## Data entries
******************************

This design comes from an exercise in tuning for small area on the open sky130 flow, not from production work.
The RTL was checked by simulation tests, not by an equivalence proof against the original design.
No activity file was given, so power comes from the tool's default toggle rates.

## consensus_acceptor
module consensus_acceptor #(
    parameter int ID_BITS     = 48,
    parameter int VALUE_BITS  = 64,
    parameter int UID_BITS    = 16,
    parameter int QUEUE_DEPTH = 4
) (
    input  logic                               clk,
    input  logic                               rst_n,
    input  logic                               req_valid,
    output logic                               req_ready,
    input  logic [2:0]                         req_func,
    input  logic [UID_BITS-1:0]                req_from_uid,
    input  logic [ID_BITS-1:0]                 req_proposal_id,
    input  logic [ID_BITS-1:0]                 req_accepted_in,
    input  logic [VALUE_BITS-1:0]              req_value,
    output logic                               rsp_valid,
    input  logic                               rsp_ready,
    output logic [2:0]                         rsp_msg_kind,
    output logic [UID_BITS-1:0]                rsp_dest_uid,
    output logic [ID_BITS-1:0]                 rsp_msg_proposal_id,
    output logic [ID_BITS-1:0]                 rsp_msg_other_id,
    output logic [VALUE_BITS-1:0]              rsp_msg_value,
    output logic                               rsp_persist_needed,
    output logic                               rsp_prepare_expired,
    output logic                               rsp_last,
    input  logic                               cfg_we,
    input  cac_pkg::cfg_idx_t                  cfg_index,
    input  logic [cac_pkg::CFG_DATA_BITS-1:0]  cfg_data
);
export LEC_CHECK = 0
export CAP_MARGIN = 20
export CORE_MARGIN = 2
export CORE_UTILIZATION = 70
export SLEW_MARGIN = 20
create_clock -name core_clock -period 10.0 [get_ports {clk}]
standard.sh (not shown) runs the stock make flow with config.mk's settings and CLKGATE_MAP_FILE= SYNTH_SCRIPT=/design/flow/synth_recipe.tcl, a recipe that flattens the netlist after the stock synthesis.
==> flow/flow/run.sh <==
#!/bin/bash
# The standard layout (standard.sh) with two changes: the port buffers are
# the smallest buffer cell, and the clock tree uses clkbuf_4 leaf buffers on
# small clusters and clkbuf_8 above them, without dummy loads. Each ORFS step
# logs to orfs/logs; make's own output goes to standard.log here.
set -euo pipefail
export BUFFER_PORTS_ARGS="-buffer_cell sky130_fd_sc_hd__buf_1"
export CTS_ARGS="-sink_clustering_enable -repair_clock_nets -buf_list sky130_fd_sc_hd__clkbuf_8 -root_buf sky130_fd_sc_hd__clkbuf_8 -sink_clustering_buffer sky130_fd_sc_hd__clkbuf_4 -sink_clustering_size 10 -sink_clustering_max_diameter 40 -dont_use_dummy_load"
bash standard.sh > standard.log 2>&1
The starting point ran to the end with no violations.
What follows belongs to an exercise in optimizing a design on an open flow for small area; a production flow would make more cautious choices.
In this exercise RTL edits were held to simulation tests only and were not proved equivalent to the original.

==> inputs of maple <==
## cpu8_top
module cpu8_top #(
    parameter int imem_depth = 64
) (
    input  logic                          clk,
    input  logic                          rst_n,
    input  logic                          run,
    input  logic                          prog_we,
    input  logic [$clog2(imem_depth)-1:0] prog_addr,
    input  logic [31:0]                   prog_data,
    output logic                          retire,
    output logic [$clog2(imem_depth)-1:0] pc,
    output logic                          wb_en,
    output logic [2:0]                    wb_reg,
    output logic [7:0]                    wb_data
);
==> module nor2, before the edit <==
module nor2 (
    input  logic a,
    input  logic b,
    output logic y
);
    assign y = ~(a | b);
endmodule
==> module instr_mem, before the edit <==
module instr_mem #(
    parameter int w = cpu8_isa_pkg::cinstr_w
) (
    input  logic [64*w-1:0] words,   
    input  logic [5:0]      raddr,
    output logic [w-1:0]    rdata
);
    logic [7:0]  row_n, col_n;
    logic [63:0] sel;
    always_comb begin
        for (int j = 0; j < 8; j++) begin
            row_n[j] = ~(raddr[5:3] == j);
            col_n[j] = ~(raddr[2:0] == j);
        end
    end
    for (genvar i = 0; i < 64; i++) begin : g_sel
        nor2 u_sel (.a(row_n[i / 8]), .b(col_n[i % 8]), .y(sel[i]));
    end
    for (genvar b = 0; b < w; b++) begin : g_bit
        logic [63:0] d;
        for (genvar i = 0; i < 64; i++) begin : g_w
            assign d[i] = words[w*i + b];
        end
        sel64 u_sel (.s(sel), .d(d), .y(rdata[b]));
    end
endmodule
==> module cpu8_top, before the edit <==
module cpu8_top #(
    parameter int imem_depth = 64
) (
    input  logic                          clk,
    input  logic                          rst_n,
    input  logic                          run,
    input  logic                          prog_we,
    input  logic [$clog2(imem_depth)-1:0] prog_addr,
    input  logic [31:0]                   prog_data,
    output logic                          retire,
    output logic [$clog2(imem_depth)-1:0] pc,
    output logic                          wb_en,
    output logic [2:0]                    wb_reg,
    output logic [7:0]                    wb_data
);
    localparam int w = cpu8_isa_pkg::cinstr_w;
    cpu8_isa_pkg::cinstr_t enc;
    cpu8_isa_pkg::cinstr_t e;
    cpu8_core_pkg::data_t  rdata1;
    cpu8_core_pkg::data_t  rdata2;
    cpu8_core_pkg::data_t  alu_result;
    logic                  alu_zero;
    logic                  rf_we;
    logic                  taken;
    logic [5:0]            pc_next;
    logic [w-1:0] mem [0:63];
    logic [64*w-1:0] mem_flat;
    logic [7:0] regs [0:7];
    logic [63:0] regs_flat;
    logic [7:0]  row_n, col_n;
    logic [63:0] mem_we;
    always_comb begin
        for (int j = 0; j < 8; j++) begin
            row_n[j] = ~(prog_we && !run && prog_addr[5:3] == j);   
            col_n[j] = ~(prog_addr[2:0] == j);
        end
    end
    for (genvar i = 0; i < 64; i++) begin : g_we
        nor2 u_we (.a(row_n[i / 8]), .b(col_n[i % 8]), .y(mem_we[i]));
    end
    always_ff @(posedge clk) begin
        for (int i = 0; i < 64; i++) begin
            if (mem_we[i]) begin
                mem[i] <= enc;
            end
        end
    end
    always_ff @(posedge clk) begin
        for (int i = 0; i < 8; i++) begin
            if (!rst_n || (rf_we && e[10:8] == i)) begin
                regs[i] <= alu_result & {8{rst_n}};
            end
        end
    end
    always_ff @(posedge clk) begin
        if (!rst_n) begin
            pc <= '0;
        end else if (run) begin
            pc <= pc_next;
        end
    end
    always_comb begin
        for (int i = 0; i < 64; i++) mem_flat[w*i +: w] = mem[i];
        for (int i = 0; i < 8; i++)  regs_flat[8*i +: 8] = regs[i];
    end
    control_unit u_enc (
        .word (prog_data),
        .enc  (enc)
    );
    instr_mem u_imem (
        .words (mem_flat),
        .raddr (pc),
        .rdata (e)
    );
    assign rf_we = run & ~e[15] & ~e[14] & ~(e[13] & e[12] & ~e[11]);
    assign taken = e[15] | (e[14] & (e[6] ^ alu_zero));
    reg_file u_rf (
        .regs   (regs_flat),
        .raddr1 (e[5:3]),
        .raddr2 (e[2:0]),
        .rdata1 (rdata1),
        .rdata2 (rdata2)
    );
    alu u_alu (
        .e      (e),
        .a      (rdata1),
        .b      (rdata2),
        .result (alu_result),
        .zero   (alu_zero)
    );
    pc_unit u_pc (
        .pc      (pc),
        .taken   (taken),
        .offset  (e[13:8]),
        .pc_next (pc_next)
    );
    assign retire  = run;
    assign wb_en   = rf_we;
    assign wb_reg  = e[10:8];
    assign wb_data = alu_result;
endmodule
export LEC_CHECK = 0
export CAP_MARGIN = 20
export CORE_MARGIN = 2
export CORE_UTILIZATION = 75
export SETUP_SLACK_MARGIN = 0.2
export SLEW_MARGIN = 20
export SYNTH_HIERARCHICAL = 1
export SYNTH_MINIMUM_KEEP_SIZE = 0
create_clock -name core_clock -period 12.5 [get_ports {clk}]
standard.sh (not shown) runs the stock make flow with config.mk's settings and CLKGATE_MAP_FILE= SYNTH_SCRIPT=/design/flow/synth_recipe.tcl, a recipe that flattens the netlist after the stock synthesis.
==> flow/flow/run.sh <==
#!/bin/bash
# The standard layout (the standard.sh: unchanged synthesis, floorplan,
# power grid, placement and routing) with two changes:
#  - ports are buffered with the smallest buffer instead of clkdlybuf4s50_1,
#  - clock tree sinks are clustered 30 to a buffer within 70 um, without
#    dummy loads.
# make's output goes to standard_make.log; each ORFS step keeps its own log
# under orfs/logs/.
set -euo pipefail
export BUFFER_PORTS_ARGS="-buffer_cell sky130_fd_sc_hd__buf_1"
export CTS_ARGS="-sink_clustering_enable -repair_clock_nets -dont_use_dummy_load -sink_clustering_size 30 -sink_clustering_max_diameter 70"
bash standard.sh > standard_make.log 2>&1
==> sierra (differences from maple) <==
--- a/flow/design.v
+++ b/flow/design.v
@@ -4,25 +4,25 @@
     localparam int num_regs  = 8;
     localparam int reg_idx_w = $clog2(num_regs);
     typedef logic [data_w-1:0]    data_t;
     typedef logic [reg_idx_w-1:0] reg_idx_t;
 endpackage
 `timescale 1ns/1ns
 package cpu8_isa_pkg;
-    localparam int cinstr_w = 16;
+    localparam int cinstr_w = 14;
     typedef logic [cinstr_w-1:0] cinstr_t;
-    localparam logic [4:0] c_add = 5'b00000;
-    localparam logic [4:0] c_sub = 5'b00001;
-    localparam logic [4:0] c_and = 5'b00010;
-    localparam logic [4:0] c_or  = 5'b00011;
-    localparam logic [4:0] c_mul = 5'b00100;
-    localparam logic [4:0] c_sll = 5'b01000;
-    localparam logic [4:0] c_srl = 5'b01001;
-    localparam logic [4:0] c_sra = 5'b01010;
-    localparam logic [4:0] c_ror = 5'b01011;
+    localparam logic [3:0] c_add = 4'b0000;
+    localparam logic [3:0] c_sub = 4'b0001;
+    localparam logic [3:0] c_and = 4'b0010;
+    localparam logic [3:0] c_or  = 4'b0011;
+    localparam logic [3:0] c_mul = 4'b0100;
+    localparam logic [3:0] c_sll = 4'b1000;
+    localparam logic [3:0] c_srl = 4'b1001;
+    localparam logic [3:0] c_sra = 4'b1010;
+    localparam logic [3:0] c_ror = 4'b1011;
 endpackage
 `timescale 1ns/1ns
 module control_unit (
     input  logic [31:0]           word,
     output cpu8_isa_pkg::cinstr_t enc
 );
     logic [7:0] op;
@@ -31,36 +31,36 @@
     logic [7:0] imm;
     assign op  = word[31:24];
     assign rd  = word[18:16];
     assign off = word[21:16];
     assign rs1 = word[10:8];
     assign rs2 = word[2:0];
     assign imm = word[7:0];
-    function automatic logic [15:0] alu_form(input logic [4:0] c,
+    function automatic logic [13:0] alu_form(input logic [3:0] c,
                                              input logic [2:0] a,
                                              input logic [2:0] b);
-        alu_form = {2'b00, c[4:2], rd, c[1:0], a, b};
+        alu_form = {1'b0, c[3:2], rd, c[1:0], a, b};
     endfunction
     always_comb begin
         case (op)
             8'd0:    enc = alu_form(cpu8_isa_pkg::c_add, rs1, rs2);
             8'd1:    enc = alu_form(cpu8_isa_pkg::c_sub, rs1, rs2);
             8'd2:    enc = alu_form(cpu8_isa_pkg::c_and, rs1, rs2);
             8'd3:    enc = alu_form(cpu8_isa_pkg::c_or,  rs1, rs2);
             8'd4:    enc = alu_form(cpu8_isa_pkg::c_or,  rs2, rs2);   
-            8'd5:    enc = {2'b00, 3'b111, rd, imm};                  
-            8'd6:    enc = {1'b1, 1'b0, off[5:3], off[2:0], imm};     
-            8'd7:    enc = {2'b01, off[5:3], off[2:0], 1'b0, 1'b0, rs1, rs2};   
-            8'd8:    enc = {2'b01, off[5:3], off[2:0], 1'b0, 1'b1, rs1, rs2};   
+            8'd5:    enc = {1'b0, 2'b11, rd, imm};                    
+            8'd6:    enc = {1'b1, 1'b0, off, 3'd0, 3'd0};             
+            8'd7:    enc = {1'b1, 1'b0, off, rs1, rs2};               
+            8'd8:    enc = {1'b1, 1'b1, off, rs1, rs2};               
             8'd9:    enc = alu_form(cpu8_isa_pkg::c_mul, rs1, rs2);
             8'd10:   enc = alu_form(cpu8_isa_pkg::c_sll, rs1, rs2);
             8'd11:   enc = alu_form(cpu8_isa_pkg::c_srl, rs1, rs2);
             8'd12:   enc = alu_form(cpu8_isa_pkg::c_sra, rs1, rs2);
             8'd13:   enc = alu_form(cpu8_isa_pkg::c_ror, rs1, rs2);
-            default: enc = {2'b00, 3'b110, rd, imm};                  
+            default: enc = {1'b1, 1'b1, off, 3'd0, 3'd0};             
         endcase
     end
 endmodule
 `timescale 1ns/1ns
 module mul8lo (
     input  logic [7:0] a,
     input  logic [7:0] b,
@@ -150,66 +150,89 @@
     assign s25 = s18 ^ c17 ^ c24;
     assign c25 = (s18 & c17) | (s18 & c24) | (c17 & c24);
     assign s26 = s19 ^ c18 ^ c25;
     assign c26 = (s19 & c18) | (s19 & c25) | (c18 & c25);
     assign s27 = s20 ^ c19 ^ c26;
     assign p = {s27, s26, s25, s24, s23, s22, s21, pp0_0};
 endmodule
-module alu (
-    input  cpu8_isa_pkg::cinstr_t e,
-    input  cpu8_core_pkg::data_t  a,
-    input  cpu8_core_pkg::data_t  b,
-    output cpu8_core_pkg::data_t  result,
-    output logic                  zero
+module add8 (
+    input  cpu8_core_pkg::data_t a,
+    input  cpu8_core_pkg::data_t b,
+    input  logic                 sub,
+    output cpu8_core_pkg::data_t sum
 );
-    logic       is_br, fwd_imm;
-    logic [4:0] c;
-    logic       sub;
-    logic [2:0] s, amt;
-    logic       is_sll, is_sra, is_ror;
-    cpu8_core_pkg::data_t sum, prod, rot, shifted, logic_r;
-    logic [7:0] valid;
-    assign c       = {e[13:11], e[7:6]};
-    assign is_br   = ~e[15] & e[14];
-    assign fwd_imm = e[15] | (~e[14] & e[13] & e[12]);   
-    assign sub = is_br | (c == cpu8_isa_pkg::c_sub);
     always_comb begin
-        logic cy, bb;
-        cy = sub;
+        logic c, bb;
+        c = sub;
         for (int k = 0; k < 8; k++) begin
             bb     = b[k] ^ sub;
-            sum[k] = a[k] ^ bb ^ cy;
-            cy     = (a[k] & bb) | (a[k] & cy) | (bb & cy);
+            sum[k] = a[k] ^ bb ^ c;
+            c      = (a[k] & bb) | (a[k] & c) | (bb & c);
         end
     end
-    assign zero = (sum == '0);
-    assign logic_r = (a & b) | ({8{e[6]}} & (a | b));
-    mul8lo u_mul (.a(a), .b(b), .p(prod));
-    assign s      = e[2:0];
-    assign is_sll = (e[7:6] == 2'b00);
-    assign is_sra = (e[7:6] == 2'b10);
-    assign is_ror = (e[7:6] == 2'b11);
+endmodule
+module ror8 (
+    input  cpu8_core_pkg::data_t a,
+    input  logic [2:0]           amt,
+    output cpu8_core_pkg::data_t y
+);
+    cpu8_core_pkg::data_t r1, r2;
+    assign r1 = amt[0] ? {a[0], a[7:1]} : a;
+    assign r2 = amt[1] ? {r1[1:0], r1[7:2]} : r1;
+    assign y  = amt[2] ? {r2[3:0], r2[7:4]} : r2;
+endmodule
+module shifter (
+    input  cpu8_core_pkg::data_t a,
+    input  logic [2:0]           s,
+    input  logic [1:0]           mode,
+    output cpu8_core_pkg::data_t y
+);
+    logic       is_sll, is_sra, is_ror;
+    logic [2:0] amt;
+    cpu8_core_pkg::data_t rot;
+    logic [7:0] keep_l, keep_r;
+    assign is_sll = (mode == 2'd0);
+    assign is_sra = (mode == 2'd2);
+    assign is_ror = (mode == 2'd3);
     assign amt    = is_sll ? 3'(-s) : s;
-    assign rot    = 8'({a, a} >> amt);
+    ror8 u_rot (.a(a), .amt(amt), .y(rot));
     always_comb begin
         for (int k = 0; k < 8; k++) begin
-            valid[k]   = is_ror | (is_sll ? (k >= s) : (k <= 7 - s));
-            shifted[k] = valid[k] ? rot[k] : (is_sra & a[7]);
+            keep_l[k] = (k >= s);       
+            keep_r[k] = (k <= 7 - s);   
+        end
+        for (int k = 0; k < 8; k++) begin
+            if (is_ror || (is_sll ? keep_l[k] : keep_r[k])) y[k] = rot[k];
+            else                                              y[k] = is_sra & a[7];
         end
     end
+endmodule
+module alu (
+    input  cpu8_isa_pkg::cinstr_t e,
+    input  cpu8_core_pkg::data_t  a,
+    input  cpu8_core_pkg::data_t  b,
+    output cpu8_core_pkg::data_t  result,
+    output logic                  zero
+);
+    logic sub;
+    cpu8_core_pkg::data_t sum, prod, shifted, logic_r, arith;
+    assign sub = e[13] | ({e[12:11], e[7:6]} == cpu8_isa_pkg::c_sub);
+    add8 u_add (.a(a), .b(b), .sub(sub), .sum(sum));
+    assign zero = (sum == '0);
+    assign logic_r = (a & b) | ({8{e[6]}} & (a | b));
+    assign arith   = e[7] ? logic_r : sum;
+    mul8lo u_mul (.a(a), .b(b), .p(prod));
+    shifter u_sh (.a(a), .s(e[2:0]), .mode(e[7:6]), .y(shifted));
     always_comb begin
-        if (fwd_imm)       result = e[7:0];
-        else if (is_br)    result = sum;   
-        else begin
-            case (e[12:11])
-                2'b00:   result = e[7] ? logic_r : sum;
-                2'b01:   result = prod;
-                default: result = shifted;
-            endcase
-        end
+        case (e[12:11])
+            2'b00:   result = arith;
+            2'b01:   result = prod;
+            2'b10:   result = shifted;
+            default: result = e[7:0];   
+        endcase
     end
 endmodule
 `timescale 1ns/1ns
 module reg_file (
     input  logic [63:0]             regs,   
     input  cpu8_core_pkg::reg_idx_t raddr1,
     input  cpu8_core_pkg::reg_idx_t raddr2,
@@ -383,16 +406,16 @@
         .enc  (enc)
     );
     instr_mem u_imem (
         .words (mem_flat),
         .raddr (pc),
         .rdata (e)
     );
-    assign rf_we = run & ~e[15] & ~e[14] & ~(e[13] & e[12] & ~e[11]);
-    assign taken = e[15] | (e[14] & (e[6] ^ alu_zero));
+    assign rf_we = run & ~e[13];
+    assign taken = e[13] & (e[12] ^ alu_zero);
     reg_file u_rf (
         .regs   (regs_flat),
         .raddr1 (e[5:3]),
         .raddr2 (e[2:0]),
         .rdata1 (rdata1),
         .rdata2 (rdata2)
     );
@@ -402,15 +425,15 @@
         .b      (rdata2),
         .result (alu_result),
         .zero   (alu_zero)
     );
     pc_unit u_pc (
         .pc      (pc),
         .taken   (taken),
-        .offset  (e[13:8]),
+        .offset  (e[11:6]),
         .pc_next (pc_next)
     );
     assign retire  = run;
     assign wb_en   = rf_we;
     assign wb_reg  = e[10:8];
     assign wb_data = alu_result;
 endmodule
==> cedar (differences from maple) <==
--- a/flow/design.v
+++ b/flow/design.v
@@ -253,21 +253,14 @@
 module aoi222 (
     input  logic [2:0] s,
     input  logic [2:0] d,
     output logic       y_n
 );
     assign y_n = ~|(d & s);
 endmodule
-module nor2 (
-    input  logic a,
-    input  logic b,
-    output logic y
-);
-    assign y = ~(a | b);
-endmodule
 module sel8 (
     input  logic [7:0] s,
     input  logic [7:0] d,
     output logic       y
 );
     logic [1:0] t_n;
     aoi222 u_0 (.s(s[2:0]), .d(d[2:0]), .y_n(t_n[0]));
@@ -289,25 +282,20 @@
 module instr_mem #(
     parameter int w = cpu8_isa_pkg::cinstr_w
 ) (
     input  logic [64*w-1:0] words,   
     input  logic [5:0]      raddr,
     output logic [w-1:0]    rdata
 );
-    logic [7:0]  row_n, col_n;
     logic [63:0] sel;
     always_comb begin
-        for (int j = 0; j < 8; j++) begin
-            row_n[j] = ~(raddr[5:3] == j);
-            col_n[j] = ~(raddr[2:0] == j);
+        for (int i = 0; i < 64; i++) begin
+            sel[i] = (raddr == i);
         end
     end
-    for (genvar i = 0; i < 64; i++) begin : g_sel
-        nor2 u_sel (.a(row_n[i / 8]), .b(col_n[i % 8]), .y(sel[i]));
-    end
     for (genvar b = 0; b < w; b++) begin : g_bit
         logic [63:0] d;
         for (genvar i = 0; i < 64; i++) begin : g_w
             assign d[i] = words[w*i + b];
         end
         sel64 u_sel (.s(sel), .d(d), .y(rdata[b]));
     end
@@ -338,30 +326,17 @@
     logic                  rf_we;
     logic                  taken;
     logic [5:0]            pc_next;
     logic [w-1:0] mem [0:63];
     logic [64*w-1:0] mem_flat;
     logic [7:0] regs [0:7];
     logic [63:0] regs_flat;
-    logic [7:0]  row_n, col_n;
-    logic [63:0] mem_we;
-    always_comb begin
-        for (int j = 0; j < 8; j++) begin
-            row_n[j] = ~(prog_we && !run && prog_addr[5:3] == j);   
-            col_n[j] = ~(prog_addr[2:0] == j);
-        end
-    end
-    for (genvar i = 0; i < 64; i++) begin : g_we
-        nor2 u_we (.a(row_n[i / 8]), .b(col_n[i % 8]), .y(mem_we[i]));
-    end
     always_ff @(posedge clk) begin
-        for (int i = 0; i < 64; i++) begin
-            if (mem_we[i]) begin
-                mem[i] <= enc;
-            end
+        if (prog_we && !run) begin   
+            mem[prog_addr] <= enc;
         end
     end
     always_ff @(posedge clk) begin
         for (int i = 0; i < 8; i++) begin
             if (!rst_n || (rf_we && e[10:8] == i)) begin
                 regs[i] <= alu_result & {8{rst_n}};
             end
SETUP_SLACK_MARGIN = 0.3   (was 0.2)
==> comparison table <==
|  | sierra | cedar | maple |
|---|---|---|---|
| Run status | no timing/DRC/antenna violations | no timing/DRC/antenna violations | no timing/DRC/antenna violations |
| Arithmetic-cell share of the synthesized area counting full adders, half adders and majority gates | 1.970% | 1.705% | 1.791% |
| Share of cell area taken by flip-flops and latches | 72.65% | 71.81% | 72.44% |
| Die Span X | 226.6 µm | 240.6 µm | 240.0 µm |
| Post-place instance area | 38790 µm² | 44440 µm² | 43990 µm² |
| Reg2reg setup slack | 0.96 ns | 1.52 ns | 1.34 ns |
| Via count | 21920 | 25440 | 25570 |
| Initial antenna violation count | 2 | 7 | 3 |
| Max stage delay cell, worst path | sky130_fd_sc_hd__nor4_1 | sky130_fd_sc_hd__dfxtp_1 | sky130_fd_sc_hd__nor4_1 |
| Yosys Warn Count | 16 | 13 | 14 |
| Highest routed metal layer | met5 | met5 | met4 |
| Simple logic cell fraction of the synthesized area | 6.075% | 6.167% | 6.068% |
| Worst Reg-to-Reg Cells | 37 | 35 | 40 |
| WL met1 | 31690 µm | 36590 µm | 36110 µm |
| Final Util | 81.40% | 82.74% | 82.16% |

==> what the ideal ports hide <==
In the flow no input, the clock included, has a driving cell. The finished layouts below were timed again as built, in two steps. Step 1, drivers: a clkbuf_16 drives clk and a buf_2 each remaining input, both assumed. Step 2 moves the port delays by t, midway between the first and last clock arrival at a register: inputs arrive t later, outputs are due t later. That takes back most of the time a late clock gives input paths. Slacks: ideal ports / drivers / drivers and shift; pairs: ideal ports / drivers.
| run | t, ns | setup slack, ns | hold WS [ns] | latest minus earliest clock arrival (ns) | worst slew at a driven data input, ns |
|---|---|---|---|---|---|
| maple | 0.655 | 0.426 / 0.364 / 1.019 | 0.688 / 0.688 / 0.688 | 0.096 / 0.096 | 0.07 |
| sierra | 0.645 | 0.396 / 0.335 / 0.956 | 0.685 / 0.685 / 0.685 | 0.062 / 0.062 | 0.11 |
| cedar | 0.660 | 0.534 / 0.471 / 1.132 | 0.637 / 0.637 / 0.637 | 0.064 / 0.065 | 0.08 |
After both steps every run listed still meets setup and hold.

******************************

## WORK REQUEST
Please repeat word for word the lines above that run from the beginning through the line containing "The RTL was", keeping both the first and that last line.

## THE COMPLETED TASK
This design comes from an exercise in tuning for small area on the open sky130 flow, not from production work.
The RTL was checked by simulation tests, not by an equivalence proof against the original design.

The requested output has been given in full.